**Requirement**. The answer is the set of lines that include "placement", copied from the data below.

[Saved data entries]
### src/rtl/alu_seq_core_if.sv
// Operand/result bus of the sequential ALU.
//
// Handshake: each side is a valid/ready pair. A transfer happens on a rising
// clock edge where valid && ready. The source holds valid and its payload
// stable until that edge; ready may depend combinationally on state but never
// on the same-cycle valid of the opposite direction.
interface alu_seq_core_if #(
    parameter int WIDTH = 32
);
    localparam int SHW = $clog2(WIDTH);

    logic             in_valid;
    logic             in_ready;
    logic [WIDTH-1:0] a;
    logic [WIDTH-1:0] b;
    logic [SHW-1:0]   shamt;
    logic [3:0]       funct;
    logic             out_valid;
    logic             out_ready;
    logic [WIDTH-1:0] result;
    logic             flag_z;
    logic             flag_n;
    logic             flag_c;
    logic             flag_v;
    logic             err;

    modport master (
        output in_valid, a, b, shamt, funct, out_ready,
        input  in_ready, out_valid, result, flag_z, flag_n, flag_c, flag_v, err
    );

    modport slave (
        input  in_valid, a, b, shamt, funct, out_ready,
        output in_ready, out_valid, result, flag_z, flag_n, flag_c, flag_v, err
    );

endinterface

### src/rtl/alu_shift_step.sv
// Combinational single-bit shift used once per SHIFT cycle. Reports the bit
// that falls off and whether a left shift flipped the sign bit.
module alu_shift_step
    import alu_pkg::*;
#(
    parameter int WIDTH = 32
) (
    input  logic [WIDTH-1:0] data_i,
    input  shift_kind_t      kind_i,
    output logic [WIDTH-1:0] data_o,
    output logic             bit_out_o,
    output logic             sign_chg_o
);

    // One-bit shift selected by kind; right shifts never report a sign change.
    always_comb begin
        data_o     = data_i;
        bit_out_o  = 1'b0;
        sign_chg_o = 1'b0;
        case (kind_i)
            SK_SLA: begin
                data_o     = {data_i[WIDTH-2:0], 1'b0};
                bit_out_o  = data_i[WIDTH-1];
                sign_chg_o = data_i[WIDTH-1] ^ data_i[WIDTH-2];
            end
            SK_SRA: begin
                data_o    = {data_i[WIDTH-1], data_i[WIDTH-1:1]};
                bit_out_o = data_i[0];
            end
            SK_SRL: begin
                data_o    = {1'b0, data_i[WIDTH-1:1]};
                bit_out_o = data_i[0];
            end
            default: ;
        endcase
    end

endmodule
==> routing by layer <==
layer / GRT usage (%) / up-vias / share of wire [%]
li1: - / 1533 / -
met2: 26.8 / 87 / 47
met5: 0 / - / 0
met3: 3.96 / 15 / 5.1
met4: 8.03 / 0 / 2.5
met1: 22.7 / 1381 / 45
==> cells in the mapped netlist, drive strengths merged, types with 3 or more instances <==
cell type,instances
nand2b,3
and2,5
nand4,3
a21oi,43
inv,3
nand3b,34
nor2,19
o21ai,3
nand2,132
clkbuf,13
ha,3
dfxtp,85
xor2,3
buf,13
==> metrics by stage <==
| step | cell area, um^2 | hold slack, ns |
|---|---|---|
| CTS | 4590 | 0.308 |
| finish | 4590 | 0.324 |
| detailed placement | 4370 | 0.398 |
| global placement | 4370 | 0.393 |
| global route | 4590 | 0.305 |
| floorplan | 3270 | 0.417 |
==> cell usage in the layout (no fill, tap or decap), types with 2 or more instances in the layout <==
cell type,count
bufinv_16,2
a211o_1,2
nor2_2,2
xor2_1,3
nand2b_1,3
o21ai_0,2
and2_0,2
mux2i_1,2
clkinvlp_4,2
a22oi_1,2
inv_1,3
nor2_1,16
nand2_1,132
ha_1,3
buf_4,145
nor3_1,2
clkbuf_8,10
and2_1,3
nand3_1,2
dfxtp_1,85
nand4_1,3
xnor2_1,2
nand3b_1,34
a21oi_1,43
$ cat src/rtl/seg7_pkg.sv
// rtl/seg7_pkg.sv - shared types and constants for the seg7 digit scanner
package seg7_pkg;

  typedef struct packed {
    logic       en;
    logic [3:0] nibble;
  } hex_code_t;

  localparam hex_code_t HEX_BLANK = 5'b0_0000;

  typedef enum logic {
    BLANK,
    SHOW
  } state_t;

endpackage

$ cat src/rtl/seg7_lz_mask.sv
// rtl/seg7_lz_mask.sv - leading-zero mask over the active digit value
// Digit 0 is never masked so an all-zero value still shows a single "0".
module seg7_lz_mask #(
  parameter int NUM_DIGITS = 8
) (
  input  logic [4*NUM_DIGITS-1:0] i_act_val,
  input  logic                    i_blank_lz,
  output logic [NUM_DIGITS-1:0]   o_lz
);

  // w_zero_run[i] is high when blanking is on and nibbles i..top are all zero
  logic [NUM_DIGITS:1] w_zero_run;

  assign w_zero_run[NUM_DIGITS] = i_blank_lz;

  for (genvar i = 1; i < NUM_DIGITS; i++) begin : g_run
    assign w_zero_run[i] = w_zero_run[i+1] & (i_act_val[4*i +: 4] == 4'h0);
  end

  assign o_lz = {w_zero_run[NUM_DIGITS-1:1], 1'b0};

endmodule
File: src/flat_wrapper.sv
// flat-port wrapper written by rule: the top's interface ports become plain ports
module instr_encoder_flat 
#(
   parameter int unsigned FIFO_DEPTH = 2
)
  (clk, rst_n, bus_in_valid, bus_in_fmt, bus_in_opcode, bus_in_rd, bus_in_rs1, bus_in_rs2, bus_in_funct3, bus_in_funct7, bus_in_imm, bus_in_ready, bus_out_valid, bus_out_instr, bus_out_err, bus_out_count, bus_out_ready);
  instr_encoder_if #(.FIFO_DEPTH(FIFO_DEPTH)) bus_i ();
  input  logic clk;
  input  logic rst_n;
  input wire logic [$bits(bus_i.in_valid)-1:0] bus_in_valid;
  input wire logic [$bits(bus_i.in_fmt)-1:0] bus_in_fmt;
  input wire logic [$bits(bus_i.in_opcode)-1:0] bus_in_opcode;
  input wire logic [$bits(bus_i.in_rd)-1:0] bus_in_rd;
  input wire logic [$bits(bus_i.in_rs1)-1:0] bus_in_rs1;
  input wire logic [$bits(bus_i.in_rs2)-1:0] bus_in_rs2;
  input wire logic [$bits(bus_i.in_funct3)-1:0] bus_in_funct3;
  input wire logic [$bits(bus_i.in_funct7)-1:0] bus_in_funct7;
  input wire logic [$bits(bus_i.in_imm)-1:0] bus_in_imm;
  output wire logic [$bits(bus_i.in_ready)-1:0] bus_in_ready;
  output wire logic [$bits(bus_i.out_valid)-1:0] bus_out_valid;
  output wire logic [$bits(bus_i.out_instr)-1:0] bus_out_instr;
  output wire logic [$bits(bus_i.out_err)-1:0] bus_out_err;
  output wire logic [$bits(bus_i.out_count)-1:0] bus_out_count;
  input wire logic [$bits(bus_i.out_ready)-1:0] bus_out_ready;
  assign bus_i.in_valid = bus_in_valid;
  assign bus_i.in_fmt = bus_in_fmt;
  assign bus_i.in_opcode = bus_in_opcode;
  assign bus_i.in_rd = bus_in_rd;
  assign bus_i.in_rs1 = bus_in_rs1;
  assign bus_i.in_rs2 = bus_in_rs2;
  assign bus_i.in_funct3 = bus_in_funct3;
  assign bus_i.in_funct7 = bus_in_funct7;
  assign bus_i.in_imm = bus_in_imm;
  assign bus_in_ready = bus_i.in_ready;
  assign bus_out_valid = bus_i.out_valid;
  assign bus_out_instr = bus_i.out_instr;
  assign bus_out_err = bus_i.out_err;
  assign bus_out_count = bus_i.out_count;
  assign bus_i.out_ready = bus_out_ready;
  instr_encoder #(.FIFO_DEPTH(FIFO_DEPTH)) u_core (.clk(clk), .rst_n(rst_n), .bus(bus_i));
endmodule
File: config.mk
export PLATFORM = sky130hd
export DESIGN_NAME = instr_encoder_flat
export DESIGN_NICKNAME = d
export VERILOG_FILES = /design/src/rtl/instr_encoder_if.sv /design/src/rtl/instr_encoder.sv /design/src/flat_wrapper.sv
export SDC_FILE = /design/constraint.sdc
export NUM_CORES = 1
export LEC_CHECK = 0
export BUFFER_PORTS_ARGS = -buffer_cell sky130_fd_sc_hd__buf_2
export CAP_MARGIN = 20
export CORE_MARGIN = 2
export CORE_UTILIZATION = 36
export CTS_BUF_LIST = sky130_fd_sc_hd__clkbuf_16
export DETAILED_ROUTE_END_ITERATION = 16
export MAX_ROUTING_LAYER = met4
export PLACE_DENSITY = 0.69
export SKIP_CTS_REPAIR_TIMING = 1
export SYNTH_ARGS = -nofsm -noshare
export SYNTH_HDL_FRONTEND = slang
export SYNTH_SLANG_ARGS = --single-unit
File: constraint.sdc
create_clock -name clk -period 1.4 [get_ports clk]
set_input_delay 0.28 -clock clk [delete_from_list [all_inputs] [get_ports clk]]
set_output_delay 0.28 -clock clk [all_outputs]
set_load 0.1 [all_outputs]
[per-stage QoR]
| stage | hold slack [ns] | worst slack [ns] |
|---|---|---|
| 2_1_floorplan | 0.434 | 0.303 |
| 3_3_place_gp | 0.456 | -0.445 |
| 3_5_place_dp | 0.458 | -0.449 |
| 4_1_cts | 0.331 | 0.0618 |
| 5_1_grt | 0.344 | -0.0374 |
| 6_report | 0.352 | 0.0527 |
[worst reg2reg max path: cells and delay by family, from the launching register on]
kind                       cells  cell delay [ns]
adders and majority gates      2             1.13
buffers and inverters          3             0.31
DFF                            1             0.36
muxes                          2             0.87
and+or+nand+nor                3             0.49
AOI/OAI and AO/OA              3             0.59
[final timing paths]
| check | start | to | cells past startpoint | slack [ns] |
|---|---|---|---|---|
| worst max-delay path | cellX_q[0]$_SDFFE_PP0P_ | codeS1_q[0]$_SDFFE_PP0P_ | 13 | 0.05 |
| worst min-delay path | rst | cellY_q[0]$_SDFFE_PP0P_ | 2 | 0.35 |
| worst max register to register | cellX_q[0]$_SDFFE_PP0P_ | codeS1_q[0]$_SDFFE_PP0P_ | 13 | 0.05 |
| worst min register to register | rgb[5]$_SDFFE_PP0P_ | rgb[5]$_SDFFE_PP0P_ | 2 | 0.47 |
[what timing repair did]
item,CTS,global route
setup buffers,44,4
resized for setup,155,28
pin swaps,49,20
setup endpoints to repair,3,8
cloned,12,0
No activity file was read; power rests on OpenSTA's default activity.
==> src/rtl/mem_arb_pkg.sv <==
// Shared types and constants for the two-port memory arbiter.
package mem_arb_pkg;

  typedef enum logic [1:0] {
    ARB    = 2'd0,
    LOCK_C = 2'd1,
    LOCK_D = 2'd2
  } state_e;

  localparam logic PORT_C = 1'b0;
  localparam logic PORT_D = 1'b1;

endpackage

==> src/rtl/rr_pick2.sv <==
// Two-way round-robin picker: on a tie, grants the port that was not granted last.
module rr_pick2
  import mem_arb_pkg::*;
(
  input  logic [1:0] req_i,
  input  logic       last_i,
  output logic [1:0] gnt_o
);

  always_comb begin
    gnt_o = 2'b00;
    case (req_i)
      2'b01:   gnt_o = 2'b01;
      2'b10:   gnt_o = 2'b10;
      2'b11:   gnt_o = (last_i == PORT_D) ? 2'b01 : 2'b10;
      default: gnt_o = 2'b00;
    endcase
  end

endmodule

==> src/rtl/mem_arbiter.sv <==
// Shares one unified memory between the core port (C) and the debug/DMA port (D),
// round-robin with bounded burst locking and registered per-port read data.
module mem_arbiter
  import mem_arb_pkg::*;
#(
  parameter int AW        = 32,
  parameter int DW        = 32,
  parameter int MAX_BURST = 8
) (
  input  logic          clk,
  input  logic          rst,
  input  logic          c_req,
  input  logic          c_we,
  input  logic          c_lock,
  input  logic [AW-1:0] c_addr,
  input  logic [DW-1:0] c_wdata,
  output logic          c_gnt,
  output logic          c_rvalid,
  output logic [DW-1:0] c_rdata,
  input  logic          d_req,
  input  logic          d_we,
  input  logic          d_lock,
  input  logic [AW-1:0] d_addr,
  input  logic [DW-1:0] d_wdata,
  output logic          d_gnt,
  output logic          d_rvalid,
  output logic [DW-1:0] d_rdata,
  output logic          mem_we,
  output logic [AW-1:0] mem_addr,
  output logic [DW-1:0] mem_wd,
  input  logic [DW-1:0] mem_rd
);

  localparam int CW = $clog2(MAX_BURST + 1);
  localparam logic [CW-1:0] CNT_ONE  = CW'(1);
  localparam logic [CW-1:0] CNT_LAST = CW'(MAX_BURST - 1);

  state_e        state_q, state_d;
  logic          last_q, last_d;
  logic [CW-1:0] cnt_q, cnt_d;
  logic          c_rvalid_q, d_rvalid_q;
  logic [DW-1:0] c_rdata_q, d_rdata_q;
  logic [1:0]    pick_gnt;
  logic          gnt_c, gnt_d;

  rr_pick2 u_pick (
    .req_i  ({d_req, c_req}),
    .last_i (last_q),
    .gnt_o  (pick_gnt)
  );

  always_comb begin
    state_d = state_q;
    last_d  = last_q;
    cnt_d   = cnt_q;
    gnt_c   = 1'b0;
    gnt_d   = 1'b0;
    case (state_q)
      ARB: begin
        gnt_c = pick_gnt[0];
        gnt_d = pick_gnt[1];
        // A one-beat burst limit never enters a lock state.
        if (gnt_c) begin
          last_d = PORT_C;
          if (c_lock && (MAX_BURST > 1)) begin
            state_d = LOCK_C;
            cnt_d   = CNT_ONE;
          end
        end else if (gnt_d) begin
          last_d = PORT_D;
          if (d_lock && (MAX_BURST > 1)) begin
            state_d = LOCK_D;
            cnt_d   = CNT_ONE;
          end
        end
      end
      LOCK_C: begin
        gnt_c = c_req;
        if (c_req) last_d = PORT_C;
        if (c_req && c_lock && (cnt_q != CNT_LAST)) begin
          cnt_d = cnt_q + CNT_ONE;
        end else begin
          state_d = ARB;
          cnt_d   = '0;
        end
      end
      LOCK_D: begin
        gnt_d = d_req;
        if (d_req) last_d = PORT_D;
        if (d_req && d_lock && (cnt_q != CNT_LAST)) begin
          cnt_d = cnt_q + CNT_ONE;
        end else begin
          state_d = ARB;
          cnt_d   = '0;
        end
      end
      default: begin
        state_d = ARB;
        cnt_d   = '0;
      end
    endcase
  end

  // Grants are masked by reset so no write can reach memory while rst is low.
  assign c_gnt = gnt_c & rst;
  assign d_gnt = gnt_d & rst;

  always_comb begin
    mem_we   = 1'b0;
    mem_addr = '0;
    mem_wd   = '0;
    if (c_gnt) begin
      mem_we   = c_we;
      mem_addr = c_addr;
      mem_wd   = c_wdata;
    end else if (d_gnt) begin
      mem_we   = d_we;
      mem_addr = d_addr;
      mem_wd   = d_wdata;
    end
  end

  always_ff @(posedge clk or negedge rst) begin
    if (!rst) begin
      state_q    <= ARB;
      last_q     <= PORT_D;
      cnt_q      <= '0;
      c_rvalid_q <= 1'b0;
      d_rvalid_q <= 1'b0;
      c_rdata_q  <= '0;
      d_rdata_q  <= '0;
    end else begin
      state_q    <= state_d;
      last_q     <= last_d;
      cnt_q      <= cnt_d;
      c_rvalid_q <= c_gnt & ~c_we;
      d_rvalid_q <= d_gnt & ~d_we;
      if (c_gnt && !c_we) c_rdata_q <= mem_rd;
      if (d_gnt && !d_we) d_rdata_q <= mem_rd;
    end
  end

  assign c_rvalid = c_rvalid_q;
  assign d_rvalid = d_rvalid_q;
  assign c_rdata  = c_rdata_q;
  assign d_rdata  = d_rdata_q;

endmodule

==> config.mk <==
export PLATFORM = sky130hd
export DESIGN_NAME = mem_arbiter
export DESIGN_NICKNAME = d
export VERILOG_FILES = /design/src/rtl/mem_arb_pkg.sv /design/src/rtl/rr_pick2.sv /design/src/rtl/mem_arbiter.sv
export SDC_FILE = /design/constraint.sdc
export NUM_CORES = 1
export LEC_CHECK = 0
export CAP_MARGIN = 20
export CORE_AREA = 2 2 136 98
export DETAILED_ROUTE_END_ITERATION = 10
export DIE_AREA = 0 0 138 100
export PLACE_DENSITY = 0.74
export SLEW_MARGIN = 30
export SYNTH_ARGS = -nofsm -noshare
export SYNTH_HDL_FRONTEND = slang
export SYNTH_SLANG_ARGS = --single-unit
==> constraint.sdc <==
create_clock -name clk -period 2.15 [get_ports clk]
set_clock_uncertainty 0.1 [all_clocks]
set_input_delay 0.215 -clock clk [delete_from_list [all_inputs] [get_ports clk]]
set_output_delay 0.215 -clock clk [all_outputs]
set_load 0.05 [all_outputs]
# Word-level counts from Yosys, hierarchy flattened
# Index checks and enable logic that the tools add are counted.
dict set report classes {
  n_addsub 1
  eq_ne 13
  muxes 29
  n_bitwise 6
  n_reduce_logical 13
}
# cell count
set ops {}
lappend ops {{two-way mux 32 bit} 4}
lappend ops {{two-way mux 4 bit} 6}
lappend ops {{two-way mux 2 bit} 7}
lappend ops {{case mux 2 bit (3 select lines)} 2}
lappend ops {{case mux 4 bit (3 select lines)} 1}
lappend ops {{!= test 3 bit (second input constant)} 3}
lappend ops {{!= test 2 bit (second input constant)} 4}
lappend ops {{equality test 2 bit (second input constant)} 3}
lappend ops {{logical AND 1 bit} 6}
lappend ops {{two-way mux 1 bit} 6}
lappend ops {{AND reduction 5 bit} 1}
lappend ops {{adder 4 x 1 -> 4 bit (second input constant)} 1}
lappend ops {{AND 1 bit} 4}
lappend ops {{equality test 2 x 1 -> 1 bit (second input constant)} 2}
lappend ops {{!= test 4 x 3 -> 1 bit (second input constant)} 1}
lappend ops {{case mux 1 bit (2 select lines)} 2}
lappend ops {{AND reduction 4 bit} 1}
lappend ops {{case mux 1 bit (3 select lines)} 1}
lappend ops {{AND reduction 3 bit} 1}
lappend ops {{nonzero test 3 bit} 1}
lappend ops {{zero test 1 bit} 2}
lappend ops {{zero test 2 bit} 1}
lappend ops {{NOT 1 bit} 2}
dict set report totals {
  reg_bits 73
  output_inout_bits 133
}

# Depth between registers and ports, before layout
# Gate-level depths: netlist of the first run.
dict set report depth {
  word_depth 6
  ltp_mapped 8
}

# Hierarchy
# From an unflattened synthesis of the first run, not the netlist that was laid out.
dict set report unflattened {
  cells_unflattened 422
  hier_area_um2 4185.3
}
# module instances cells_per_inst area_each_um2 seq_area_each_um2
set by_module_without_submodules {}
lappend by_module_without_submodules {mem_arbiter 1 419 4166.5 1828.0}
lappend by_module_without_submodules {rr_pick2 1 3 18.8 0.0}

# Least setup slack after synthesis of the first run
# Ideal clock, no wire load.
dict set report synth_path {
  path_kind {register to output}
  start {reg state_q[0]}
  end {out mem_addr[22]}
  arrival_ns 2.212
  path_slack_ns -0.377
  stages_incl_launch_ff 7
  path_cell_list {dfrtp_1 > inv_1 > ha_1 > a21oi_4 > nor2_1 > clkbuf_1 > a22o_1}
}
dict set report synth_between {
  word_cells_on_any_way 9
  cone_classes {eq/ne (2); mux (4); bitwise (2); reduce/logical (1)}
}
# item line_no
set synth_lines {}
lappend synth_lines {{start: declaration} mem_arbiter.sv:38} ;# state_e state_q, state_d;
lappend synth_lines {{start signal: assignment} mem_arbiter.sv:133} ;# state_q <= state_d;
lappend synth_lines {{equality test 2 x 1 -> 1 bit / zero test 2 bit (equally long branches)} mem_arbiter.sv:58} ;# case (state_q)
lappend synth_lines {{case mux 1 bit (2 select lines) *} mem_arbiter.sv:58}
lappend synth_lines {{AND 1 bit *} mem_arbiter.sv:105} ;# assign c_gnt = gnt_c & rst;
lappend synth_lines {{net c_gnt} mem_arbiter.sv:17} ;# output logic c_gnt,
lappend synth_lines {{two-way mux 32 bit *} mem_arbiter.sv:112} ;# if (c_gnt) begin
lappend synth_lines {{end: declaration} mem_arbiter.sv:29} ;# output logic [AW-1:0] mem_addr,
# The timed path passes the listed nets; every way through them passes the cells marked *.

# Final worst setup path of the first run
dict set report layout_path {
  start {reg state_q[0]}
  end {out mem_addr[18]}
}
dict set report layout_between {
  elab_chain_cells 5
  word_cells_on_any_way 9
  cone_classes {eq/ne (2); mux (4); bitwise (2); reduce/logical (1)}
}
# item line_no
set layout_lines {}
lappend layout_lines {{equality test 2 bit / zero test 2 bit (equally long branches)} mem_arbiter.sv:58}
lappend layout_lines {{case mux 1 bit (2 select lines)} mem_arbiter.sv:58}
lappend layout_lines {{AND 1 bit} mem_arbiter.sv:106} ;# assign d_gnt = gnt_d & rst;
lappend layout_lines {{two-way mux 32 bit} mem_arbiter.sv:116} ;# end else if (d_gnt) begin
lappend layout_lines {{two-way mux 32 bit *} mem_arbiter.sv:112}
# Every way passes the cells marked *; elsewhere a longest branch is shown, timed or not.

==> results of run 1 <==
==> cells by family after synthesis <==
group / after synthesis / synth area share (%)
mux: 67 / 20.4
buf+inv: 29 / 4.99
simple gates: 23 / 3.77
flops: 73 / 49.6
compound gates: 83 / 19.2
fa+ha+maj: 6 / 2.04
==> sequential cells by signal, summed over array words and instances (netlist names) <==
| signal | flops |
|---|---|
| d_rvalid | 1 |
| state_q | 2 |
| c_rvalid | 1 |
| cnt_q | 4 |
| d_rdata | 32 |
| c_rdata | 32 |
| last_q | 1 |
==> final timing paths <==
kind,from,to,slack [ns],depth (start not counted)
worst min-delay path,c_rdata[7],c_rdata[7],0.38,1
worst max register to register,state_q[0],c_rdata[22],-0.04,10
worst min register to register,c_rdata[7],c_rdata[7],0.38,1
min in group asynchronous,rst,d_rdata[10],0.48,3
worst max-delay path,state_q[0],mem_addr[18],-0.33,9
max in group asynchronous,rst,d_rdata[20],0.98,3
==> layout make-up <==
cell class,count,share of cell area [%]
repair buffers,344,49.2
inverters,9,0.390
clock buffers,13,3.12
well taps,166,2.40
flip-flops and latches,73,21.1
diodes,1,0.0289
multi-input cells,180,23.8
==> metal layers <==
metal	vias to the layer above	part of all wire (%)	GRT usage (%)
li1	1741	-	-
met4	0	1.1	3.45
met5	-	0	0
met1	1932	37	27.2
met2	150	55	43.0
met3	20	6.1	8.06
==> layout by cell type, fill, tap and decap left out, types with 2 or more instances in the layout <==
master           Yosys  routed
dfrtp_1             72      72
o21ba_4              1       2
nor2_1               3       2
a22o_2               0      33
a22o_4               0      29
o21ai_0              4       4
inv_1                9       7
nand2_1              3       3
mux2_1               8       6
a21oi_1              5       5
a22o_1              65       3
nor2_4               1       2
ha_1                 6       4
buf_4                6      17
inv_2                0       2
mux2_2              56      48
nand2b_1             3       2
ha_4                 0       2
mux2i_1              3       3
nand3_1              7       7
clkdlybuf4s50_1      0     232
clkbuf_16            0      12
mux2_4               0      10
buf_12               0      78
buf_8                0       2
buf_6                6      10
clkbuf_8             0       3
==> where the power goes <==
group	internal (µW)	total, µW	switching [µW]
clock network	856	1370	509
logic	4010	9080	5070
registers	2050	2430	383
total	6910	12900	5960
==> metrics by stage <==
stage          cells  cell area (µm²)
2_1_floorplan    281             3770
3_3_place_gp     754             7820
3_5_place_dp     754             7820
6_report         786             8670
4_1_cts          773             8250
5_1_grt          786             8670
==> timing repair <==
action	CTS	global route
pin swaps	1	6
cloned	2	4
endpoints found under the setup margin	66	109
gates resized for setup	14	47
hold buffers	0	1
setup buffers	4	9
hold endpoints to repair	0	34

**Response**.
| detailed placement | 4370 | 0.398 |
| global placement | 4370 | 0.393 |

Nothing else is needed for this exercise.